In this blog series, we’ll dive into the technical challenges of visual similarity search that must operate at web scale. Many of the players in this space have blogs or publish their research, thus offering a glimpse at how they implement visual search on such a massive scale. We’ll showcase some of those examples, and, later on, introduce our own tech that enables billion-scale visual similarity search.
The series will be composed of the following blogs:
- • Machine Learning In Visual Search
- • A Picture Is Worth A Thousand…Numbers
- • Big Data, Make Room For Big Vectors!
- • Embedded Embeddings: New Hardware For Visual Search
In the remainder of this article, we’ll take a sneak peek at those upcoming blog posts.
Machine Learning In Visual Search
In the blog post, “Machine Learning In Visual Search,” we’ll cover some machine learning background that’s required for the rest of the series. We’ll showcase some successful use cases that combine machine learning within visual similarity search. For example, the combination has enabled eBay to automate product categorization for its sellers. And at Pinterest, the marriage of machine learning and visual search has significantly improved on-line recommendations, driving more user engagement by almost 50%.
A few image clusters generated by Pinterest’s visual recommendation engine.

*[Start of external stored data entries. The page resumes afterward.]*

### config.mk
export PLATFORM = sky130hd
export DESIGN_NAME = acpi_pwr_seq
export DESIGN_NICKNAME = d
export VERILOG_FILES = /design/src/rtl/acpi_seq_pkg.sv /design/src/rtl/acpi_seq_sync.sv /design/src/rtl/acpi_seq_state.sv /design/src/rtl/acpi_seq_uvflt.sv /design/src/rtl/acpi_seq_decode.sv /design/src/rtl/acpi_pwr_seq.sv
export SDC_FILE = /design/constraint.sdc
export NUM_CORES = 1
export LEC_CHECK = 0
export BUFFER_PORTS_ARGS = -buffer_cell sky130_fd_sc_hd__buf_2
export CORE_ASPECT_RATIO = 1.4
export CORE_UTILIZATION = 35
export CTS_BUF_LIST = sky130_fd_sc_hd__clkbuf_8
export DETAILED_ROUTE_END_ITERATION = 10
export PLACE_DENSITY_LB_ADDON = 0.05
export SLEW_MARGIN = 0
export SYNTH_ARGS = -nofsm -noshare
export SYNTH_HDL_FRONTEND = slang
export SYNTH_SLANG_ARGS = --single-unit
### constraint.sdc
create_clock -name clk -period 3.19 [get_ports clk]
set_input_delay 0.319 -clock clk [delete_from_list [all_inputs] [get_ports clk]]
set_output_delay 0.319 -clock clk [all_outputs]
set_load 0.1 [all_outputs]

A Picture Is Worth A Thousand…Numbers
In the blog post “A Picture Is Worth A Thousand…Numbers,” we’ll focus on machine learning algorithms based on deep learning. Deep learning is amazing at extracting concise and meaningful information from images. Through a technique called distance metric learning, deep learning can transform any image into a compact, information rich vector of numbers. We’ll look at how WayFair and Flipkart use this technique for visual similarity search within their massive product catalogs.
Flipkart visual similarity clusters for several shirts based on vector representations of product images.

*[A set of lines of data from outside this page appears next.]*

[src/rtl/macsts_pkg.sv]
package macsts_pkg;
  localparam int NUM_EV = 7;
  // event order matches sticky bit order within the word
  localparam int EV_RX_UNDER  = 0;
  localparam int EV_RX_OVER   = 1;
  localparam int EV_TX_UNDER  = 2;
  localparam int EV_TX_OVER   = 3;
  localparam int EV_LATE_COL  = 4;
  localparam int EV_EXCESS    = 5;
  localparam int EV_CNT_OVER  = 6;

  typedef struct packed {
    logic [NUM_EV-1:0] setMask;   // events allowed to set their sticky bit
    logic              clearAll;  // read in progress: clear at next edge
    logic              loadIdx;   // capture the counter index
  } strobe_t;
endpackage

[src/rtl/macsts_ctrl.sv]
module macsts_ctrl
  import macsts_pkg::*;
(
  input  logic              rdStrobe,
  input  logic              pktFifoMode,
  input  logic [NUM_EV-1:0] evIn,
  output strobe_t           strobes
);
  logic [NUM_EV-1:0] modeMask;

  // events that cannot occur in packet-FIFO mode are gated off there
  always_comb begin
    modeMask = '1;
    if (pktFifoMode) begin
      modeMask[EV_LATE_COL] = 1'b0;
      modeMask[EV_EXCESS]   = 1'b0;
      modeMask[EV_CNT_OVER] = 1'b0;
    end
  end

  always_comb begin
    strobes.setMask  = evIn & modeMask;
    strobes.clearAll = rdStrobe;
    strobes.loadIdx  = evIn[EV_CNT_OVER] & modeMask[EV_CNT_OVER];
  end
endmodule

[src/rtl/macsts_dp.sv]
module macsts_dp
  import macsts_pkg::*;
#(
  parameter int LIVE_W     = 32,
  parameter int IDX_W      = 5,
  parameter int WORD_W     = 64,
  parameter int STICKY_LSB = 40
) (
  input  logic              clk,
  input  logic              rstN,
  input  strobe_t           strobes,
  input  logic [IDX_W-1:0]  idxIn,
  input  logic [LIVE_W-1:0] liveIn,
  output logic [WORD_W-1:0] word
);
  localparam int IDX_LSB = STICKY_LSB + NUM_EV;
  localparam int IDX_MSB = IDX_LSB + IDX_W - 1;

  logic [NUM_EV-1:0] sticky;
  logic [IDX_W-1:0]  idxReg;

  always_ff @(posedge clk) begin
    if (!rstN) begin
      sticky <= '0;
    end else begin
      sticky <= (strobes.clearAll ? '0 : sticky) | strobes.setMask;
    end
  end

  always_ff @(posedge clk) begin
    if (!rstN) begin
      idxReg <= '0;
    end else if (strobes.loadIdx) begin
      idxReg <= idxIn;
    end else if (strobes.clearAll) begin
      idxReg <= '0;
    end
  end

  always_comb begin
    word = '0;
    word[LIVE_W-1:0]                       = liveIn;
    word[STICKY_LSB +: NUM_EV]             = sticky;
    word[IDX_MSB:IDX_LSB]                  = idxReg;
  end

  // an admitted event is visible next cycle
  p_set_r2: assert property (@(posedge clk) disable iff (!rstN)
    strobes.setMask != '0 |=> ((sticky & $past(strobes.setMask)) == $past(strobes.setMask)));
  // a read with no coincident event empties the sticky bits
  p_clear_r3: assert property (@(posedge clk) disable iff (!rstN)
    strobes.clearAll && strobes.setMask == '0 |=> sticky == '0);
  // bits only fall across a read
  p_hold_r4: assert property (@(posedge clk) disable iff (!rstN)
    !strobes.clearAll |=> ((sticky & $past(sticky)) == $past(sticky)));
  // the index follows the latest overflow
  p_idx_load_r5: assert property (@(posedge clk) disable iff (!rstN)
    strobes.loadIdx |=> idxReg == $past(idxIn));
  // index is zero while the overflow bit is clear
  p_idx_zero_r6: assert property (@(posedge clk) disable iff (!rstN)
    !sticky[EV_CNT_OVER] |-> idxReg == '0);
endmodule

[src/rtl/macStatusReg.sv]
module macStatusReg (
  input  logic        clk,
  input  logic        rstN,
  input  logic        rdStrobe,
  input  logic        pktFifoMode,
  input  logic        evRxUnder,
  input  logic        evRxOver,
  input  logic        evTxUnder,
  input  logic        evTxOver,
  input  logic        evLateCol,
  input  logic        evExcessCol,
  input  logic        evCntOver,
  input  logic [4:0]  cntIndex,
  input  logic [31:0] liveStatus,
  output logic [63:0] rdData
);
  import macsts_pkg::*;

  strobe_t           strobes;
  logic [NUM_EV-1:0] evIn;

  assign evIn = {evCntOver, evExcessCol, evLateCol,
                 evTxOver, evTxUnder, evRxOver, evRxUnder};

  macsts_ctrl u_ctrl (
    .rdStrobe   (rdStrobe),
    .pktFifoMode(pktFifoMode),
    .evIn       (evIn),
    .strobes    (strobes)
  );

  macsts_dp #(
    .LIVE_W    (32),
    .IDX_W     (5),
    .WORD_W    (64),
    .STICKY_LSB(40)
  ) u_dp (
    .clk    (clk),
    .rstN   (rstN),
    .strobes(strobes),
    .idxIn  (cntIndex),
    .liveIn (liveStatus),
    .word   (rdData)
  );

  // in packet-FIFO mode collision and counter bits never rise
  p_pkt_r7: assert property (@(posedge clk) disable iff (!rstN)
    pktFifoMode |=> !$rose(rdData[44]) && !$rose(rdData[45]) && !$rose(rdData[46]));
endmodule

[config.mk]
export PLATFORM = sky130hd
export DESIGN_NAME = macStatusReg
export DESIGN_NICKNAME = d
export VERILOG_FILES = /design/src/rtl/macsts_pkg.sv /design/src/rtl/macsts_ctrl.sv /design/src/rtl/macsts_dp.sv /design/src/rtl/macStatusReg.sv
export SDC_FILE = /design/constraint.sdc
export NUM_CORES = 1
export LEC_CHECK = 0
export BUFFER_PORTS_ARGS = -buffer_cell sky130_fd_sc_hd__buf_4
export CORE_MARGIN = 2
export CORE_UTILIZATION = 31
export DETAILED_ROUTE_END_ITERATION = 10
export GPL_TIMING_DRIVEN = 1
export HOLD_SLACK_MARGIN = 0.03
export PLACE_DENSITY = 0.78
export SYNTH_ARGS = -nofsm -noshare
export SYNTH_HDL_FRONTEND = slang
export SYNTH_SLANG_ARGS = --single-unit
[constraint.sdc]
create_clock -name clk -period 0.9 [get_ports clk]
set_input_delay 0.045 -clock clk [delete_from_list [all_inputs] [get_ports clk]]
set_output_delay 0.045 -clock clk [all_outputs]
set_load 0.05 [all_outputs]
# After elaboration in Yosys (flattened, before gate mapping)
# Index checks and enable logic that the tools add are counted.
# word_totals
inputBits	48
output_inout_bits	64
reg_bits	12
# op_classes
bitwise	3
n_mux	4
reduce_logical	1
# op_table
operator	count
$mux 5	2
$and 7x7->7	1
$mux 7	1
$or 7x7->7	1
$mux 3	1
$reduce_bool 2->1	1
$and 1x1->1	1

# Longest topological paths before layout
# Gate-level depths: netlist (run 1).
# logic_depth
depth_word	3
mapped_depth	3
ltp_nobuf	3

# Hierarchy
# From an unflattened synthesis (run 1), not the netlist that was laid out.
# hier_totals
cells_unflattened	106
area_unflattened_um2	942.2
# modules_own_cells
mod	instances	cells_per_inst	area_per_inst_um2
macsts_dp	1	97	878.3
macsts_ctrl	1	9	63.8

# Worst setup path after synthesis (run 1)
# Ideal clock, no wire load.
# synth_path
kind	register -> register
startpoint	reg u_dp.sticky[4]
endpoint	reg u_dp.sticky[4]
path_buffers	0
slack_ns	-0.109
t_required_ns	0.841
arrival_ns	0.950
setup_ns	0.059
path_stages_with_launch	4
cell_sequence	dfxtp_1 -> inv_1 -> o22ai_1 -> and2_1
# synth_between
elab_chain_len	2
# synth_lines
element	line_no	rtl
start: declaration	macsts_dp.sv:19	logic [NUM_EV-1:0] sticky;
start signal: assignment	macsts_dp.sv:26	sticky <= (strobes.clearAll ? '0 : sticky) | strobes.setMask;
$mux 7	macsts_dp.sv:26	
$or 7x7->7	macsts_dp.sv:26	
# No other way between the ends.
# A chain may end at the register's enable or synchronous reset.

# Worst setup path after layout (run 1)
# layout_path
startpoint	reg u_dp.idxReg[1]
endpoint	out rdData[48]
# layout_rtl
element	line_no	rtl
start: declaration	macsts_dp.sv:20	logic [IDX_W-1:0] idxReg;
start signal: assignment	macsts_dp.sv:34	idxReg <= idxIn;
end: declaration	macStatusReg.sv:15	output logic [63:0] rdData
# No word-level cell between the ends.

==> results of run 1 <==
cell usage in the layout, fill, tap and decap left out, drive strengths merged:
cell         Yosys  routed
conb             1      20
o21a             4       4
buf             54      27
dlygate4sd3      0       9
and2b            1       1
inv              4       4
nand3b           5       5
nor2b            4       4
nand2            5       5
clkbuf           0       3
o22ai            2       2
dfxtp           12      12
and2             2       2
nand2b           2       2
a21boi           6       6
sequential cells by signal (all words and copies together) (netlist names):
signal / count
u_dp.idxReg: 5
u_dp.sticky: 7
power groups by stage:
stage / sequential, µW / combinational, µW / clock [µW]
after global placement: 586 / 443 / 0
after CTS: 576 / 480 / 347
after detailed placement: 588 / 449 / 0
final: 575 / 478 / 319
after global routing: 578 / 503 / 367
after floorplan: 682 / 700 / 0
path summary, 6_finish.rpt:
path	slack (ns)	cells after the start	start	end
worst max-delay path	0.07	1	u_dp.idxReg[1]$_SDFFE_PN0P_	rdData[48]
worst min-delay path	0.08	2	rstN	u_dp.sticky[2]$_SDFF_PN0_
worst max register to register	0.19	2	u_dp.sticky[3]$_SDFF_PN0_	u_dp.sticky[3]$_SDFF_PN0_
worst min register to register	0.47	2	u_dp.sticky[6]$_SDFF_PN0_	u_dp.sticky[6]$_SDFF_PN0_
routing by layer:
metal | wire (µm) | vias to the layer above
li1 | - | 255
met1 | 514 | 234
met2 | 806 | 37
met3 | 165 | 10
met4 | 25 | 0
met5 | 0 | -
area by class of cell:
cell class	count	share of cell area [%]
inverters	4	1.64
flip-flops and latches	12	27.9
clock buffers	3	2.47
repair buffers	36	32.1
multi-input cells	51	31.6
well taps	31	4.25
kinds of logic after synthesis:
logic type / Yosys count / share of synthesized area, %
AND/OR/NAND/NOR: 19 / 13.5
AO/OA/AOI/OAI: 12 / 10.8
buffers and inverters: 58 / 47.9
other: 1 / 0.426
flip-flops: 12 / 27.3
per-stage QoR:
step	cell area (µm²)	hold WS [ns]	power, µW	std cells	setup WS [ns]
after global routing	913	0.0780	1450	137	0.0311
after floorplan	966	0.169	1380	121	0.0458
after CTS	913	0.0673	1400	137	0.0528
final	913	0.0759	1370	137	0.0690
after global placement	801	0.0903	1030	125	0.220
after detailed placement	801	0.0903	1040	125	0.188
repair_timing:
action                                 4_1_cts  5_1_grt
setup buffers                                0        0
hold buffers                                 9        0
endpoints found under the hold margin        9        0
resized for setup                            0        0
==> impl_metrics.json, run 1 <==
{
  "status": "finished clean",
  "grt_max_degree": 13,
  "yosysMostFrequentCell": "buf_4",
  "routed_wl_um": 1510,
  "synth_seq_cells": 12,
  "leakage_uw": 0.000431,
  "cts-buffers-inserted": 3,
  "comb_power_share_pct": 34.8,
  "area_growth_pct": 3.84,
  "finClkSkew_ns": 0,
  "p_switching_uw": 517,
  "die_y_um": 57.3,
  "setup_violations": 0,
  "finalNetCount": 156,
  "postRouteAntennaNets": 0,
  "cts-root-buf": "clkbuf_4",
  "gp_congestion": 0.646,
  "power.share.clock_pct": 23.3,
  "synthFlopType": "dfxtp_1",
  "crit_buf_inv": 1,
  "cp.required_ns": 0.85,
  "synth_cell_type_count": 17,
  "die-area_um2": 3280,
  "use_met3_pct": 6.12,
  "p_seq_share_pct": 41.9,
  "end_kind": "output pin",
  "p_int_uw": 856,
  "p_sw_share_pct": 37.7,
  "path_cells": "buf_4",
  "critPathMaxStageDelay_ns": 0.33,
  "drc": 0,
  "row_count": 19,
  "grt_use_met2_pct": 17.4,
  "cp.arrival_ns": 0.79,
  "yosysWarnings": 0,
  "crit_slowest_cell": "dfxtp_2",
  "routed-via-count": 536,
  "viasPerCell": 3.91,
  "gr-total-overflow": 0,
  "grt_pass1_vias": 556,
  "critPathLaunchType": "register",
  "place_hpwl_um": 1180,
  "grt_pass1_wl_um": 2370,
  "worstSkewPairLatency_ns": 0.26,
  "yosysTopAreaCellShare_pct": 44.4,
  "utilization_pct": 33.4,
  "min_path_type": "in2reg",
  "drive_gt1_share_pct": 43.4,
  "start_util_pct": 32.2,
  "irDropWorstVdd_mv": 0.970,
  "grt_usage_pct": 9.43,
  "finalHoldViolCount": 0,
  "wl_per_cell_um": 11.0,
  "synth.yosys.seq_area_share_pct": 27.3,
  "use_met1_pct": 8.08,
  "p_per_area_nw_per_um2": 1500,
  "cp_max_fo": 2,
  "tns_ns": 0,
  "synthTopCellsByArea": "buf_4 (44%), dfxtp_1 (27%), nand3b_1 (4.3%)",
  "n_antenna_cell": 0,
  "antenna_found_initial": 0,
  "drt_iter0_drc": 10,
  "crit_type": "reg2out",
  "synth_area_um2": 880,
  "core_um2": 2730,
  "fin_crit_ns": 0.831,
  "cts_tree": "built",
  "critical_path.top_delay_family": "flip-flops",
  "synth_common_cells": "buf_4 (52), dfxtp_1 (12), nand2_1 (5), nand3b_1 (5)",
  "finalCritPeriodShare_pct": 92.3,
  "cts_max_level": 1,
  "numClockSinks": 12,
  "numPortBuffers": 27,
  "max-cap-violations": 0,
  "grt_busiest_layer": "met2",
  "rsz0062_at_grt": "false",
  "drv_slew": 0,
  "clk_path_buf_depth": 2,
  "first_pass_iters": 2,
  "synth_edf_count": 0,
  "multi_input_area_um2": 289,
  "clock.fmax_mhz": 1200,
  "syn_inst": 102,
  "fillers": 295,
  "seq_area_um2": 255,
  "die_w_um": 57.3,
  "synth-async-reset-ratio_pct": 0,
  "syn_area_per_cell_um2": 8.62,
  "clk_pin_slew_ns": 0.07,
  "yosys.area.top_type": "buf_4",
  "ioPinCount": 112
}
Power figures use the tool's default switching activity.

Big Data, Make Room For Big Vectors!
A database of images, even if each one is represented by a compact numeric vector, could easily run up into the billions. How do you efficiently store and quickly search across such a massive dataset ? Traditional large scale storage systems based on SQL or NOSQL aren’t designed for this kind of workload. In the blog post “Big Data, Make Rom For Big Vectors!”, we’ll get into the nuts and bolts of Big Vector storage and computing. While some have proposed hybrid systems that augment existing Big Data techniques, others have started from scratch. We’ll highlight how Facebook and Microsoft are tackling this problem. They’ve developed highly customized mathematical algorithms that optimize visual similarity search on GPUs.
Microsoft’s architecture for fast similarity search on image vectors.
Embedded Embeddings: New Hardware For Visual Search
But are GPUs the only answer ? Adding more power-hungry GPUs to handle ever growing product catalogs may not be the best way to go. As a new breed of dedicated AI chips hit the market, the alternatives for low-power and fast computational search are growing. In the blog, “Embedded Embeddings: New Hardware For Visual Search,” we will showcase our own in-memory, bit-processor technology that delivers on key billion-scale similarity search benchmarks, including latency and power.
A close-up view of our multi-core bit processor technology that tightly integrates memory and compute.